By the standards of polemic, it was an even-tempered piece; far angrier articles have been written with less cause. Singh was warning that parents would be wasting their money if they took children to chiropractors, and could risk harming them too. He backed up his comments with reliable evidence, and concluded that ‘If spinal manipulation were a drug with such serious adverse effects and so little demonstrable benefit, then it would almost certainly have been taken off the market.’ This unexceptionable thought was no more than a statement of the obvious.

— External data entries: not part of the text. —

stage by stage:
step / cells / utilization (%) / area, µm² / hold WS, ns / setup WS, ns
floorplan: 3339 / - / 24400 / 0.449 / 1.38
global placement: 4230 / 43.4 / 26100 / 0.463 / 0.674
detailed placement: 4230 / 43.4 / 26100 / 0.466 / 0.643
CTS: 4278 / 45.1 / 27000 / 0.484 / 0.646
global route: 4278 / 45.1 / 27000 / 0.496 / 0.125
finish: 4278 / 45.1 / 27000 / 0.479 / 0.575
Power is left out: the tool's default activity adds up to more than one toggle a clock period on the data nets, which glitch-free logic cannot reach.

On the offence principle, one could see why chiropractors would find Singh’s argument extremely offensive, even if it were true or mainly true. According to the harm principle, there was no reason to punish him even if his argument was not supported by strong evidence but was false. On the contrary, John Stuart Mill believed that if all reasonable people thought an opinion was false, they still had no right to suppress it. They must allow the debate to run its course. The courts of his native country turned Mill’s idea on its head. Instead of praising Singh for contributing to a debate on children’s health that all reasonable people should welcome, the judges allowed the British Chiropractic Association to sue him for libel.